Given information

## src/core_pkg.sv

```systemverilog
// Widths, opcodes, ALU operation codes, buffer and credit sizes, FSM state codes
// and the instruction word union with its R, I and U views.
package core_pkg;

    // Data and instruction widths.
    localparam int XLEN       = 64;
    localparam int ILEN       = 32;
    localparam int REG_ADDR_W = 5;

    // ALU operation codes.
    localparam int ALU_OP_W = 4;
    localparam logic [ALU_OP_W-1:0] ALU_ADD    = 4'd0;
    localparam logic [ALU_OP_W-1:0] ALU_SUB    = 4'd1;
    localparam logic [ALU_OP_W-1:0] ALU_AND    = 4'd2;
    localparam logic [ALU_OP_W-1:0] ALU_OR     = 4'd3;
    localparam logic [ALU_OP_W-1:0] ALU_XOR    = 4'd4;
    localparam logic [ALU_OP_W-1:0] ALU_SLT    = 4'd5;
    localparam logic [ALU_OP_W-1:0] ALU_SLTU   = 4'd6;
    localparam logic [ALU_OP_W-1:0] ALU_SLL    = 4'd7;
    localparam logic [ALU_OP_W-1:0] ALU_SRL    = 4'd8;
    localparam logic [ALU_OP_W-1:0] ALU_SRA    = 4'd9;
    localparam logic [ALU_OP_W-1:0] ALU_PASS_B = 4'd10;

    // Major opcodes.
    localparam logic [6:0] OPC_OP     = 7'b0110011;
    localparam logic [6:0] OPC_OP_IMM = 7'b0010011;
    localparam logic [6:0] OPC_LUI    = 7'b0110111;

    // Instruction buffer depth, also the source's initial credit count.
    localparam int INSTR_FIFO_DEPTH = 4;
    localparam int INSTR_PTR_W      = $clog2(INSTR_FIFO_DEPTH);

    // Commit records in flight before a credit returns.
    localparam int COMMIT_CREDITS = 2;
    localparam int COMMIT_CNT_W   = $clog2(COMMIT_CREDITS + 1);

    // Execution FSM states.
    localparam int ST_W = 2;
    localparam logic [ST_W-1:0] ST_IDLE    = 2'd0;
    localparam logic [ST_W-1:0] ST_DECODE  = 2'd1;
    localparam logic [ST_W-1:0] ST_EXECUTE = 2'd2;
    localparam logic [ST_W-1:0] ST_COMMIT  = 2'd3;

    // One instruction word, three decodings.
    typedef union packed {
        struct packed {
            logic [6:0]            funct7;
            logic [REG_ADDR_W-1:0] rs2;
            logic [REG_ADDR_W-1:0] rs1;
            logic [2:0]            funct3;
            logic [REG_ADDR_W-1:0] rd;
            logic [6:0]            opcode;
        } r;
        struct packed {
            logic [11:0]           imm;
            logic [REG_ADDR_W-1:0] rs1;
            logic [2:0]            funct3;
            logic [REG_ADDR_W-1:0] rd;
            logic [6:0]            opcode;
        } i;
        struct packed {
            logic [19:0]           imm;
            logic [REG_ADDR_W-1:0] rd;
            logic [6:0]            opcode;
        } u;
    } instr_u;

endpackage

```

## src/exec_control.sv

```systemverilog
// Instruction register, decode through the instruction union, immediate extension
// and the idle, decode, execute, commit FSM.
`timescale 1ns/1ns

module exec_control import core_pkg::*; (
    input  logic                  clk,
    input  logic                  i_rst_n,
    input  instr_u                i_head,
    input  logic                  i_not_empty,
    input  logic [XLEN-1:0]       i_rdata_a,
    input  logic [XLEN-1:0]       i_rdata_b,
    input  logic [XLEN-1:0]       i_alu_result,
    input  logic                  i_accept,
    output logic                  o_pop,
    output logic [REG_ADDR_W-1:0] o_raddr_a,
    output logic [REG_ADDR_W-1:0] o_raddr_b,
    output logic                  o_reg_we,
    output logic [REG_ADDR_W-1:0] o_reg_waddr,
    output logic [XLEN-1:0]       o_reg_wdata,
    output logic [ALU_OP_W-1:0]   o_alu_op,
    output logic [XLEN-1:0]       o_alu_a,
    output logic [XLEN-1:0]       o_alu_b,
    output logic                  o_commit_req,
    output logic [REG_ADDR_W-1:0] o_commit_rd,
    output logic [XLEN-1:0]       o_commit_value,
    output logic                  o_commit_illegal
);

    logic [ST_W-1:0] state;
    instr_u          instr_q;
    logic [XLEN-1:0] rs1_q;
    logic [XLEN-1:0] rs2_q;
    logic [XLEN-1:0] result_q;

    logic [ALU_OP_W-1:0] s_alu_op;
    logic [XLEN-1:0]     s_imm;
    logic                s_use_imm;
    logic                s_illegal;

    //------------------------------------------------------------
    // Decode of the latched instruction.
    //------------------------------------------------------------
    always_comb begin
        s_alu_op  = ALU_ADD;
        s_imm     = '0;
        s_use_imm = 1'b0;
        s_illegal = 1'b0;
        case (instr_q.r.opcode)
            OPC_OP: begin
                // funct7 then funct3.
                case ({instr_q.r.funct7, instr_q.r.funct3})
                    10'b0000000_000: s_alu_op = ALU_ADD;
                    10'b0100000_000: s_alu_op = ALU_SUB;
                    10'b0000000_001: s_alu_op = ALU_SLL;
                    10'b0000000_010: s_alu_op = ALU_SLT;
                    10'b0000000_011: s_alu_op = ALU_SLTU;
                    10'b0000000_100: s_alu_op = ALU_XOR;
                    10'b0000000_101: s_alu_op = ALU_SRL;
                    10'b0100000_101: s_alu_op = ALU_SRA;
                    10'b0000000_110: s_alu_op = ALU_OR;
                    10'b0000000_111: s_alu_op = ALU_AND;
                    default:         s_illegal = 1'b1;
                endcase
            end
            OPC_OP_IMM: begin
                s_use_imm = 1'b1;
                s_imm     = {{(XLEN-12){instr_q.i.imm[11]}}, instr_q.i.imm};
                // Immediate shifts are not supported.
                case (instr_q.i.funct3)
                    3'b000:  s_alu_op = ALU_ADD;
                    3'b010:  s_alu_op = ALU_SLT;
                    3'b011:  s_alu_op = ALU_SLTU;
                    3'b100:  s_alu_op = ALU_XOR;
                    3'b110:  s_alu_op = ALU_OR;
                    3'b111:  s_alu_op = ALU_AND;
                    default: s_illegal = 1'b1;
                endcase
            end
            OPC_LUI: begin
                s_use_imm = 1'b1;
                s_alu_op  = ALU_PASS_B;
                s_imm     = {{(XLEN-ILEN){instr_q.u.imm[19]}}, instr_q.u.imm, 12'b0};
            end
            default: s_illegal = 1'b1;
        endcase
    end

    //------------------------------------------------------------
    // FSM.
    //------------------------------------------------------------
    always_ff @(posedge clk or negedge i_rst_n) begin
        if (!i_rst_n) begin
            state <= ST_IDLE;
        end else begin
            case (state)
                ST_IDLE:    if (i_not_empty) state <= ST_DECODE;
                ST_DECODE:  state <= ST_EXECUTE;
                ST_EXECUTE: state <= ST_COMMIT;
                ST_COMMIT:  if (i_accept) state <= ST_IDLE;
                default:    state <= ST_IDLE;
            endcase
        end
    end

    // Instruction and operands latch in decode, result in execute.
    always_ff @(posedge clk) begin
        if (state == ST_DECODE) begin
            instr_q <= i_head;
            rs1_q   <= i_rdata_a;
            rs2_q   <= i_rdata_b;
        end
        if (state == ST_EXECUTE) begin
            result_q <= s_illegal ? '0 : i_alu_result;
        end
    end

    //------------------------------------------------------------
    // Outputs.
    //------------------------------------------------------------
    assign o_pop     = (state == ST_DECODE);
    assign o_raddr_a = i_head.r.rs1;
    assign o_raddr_b = i_head.r.rs2;

    assign o_alu_op = s_alu_op;
    assign o_alu_a  = rs1_q;
    assign o_alu_b  = s_use_imm ? s_imm : rs2_q;

    // Write back together with the accept.
    assign o_reg_we    = (state == ST_COMMIT) && i_accept && !s_illegal;
    assign o_reg_waddr = instr_q.r.rd;
    assign o_reg_wdata = result_q;

    assign o_commit_req     = (state == ST_COMMIT);
    assign o_commit_rd      = instr_q.r.rd;
    assign o_commit_value   = result_q;
    assign o_commit_illegal = s_illegal;

endmodule

```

Instructions for the task
Going through the listing above, copy out every line that has the string "with".

Result
// and the instruction word union with its R, I and U views.
    // Write back together with the accept.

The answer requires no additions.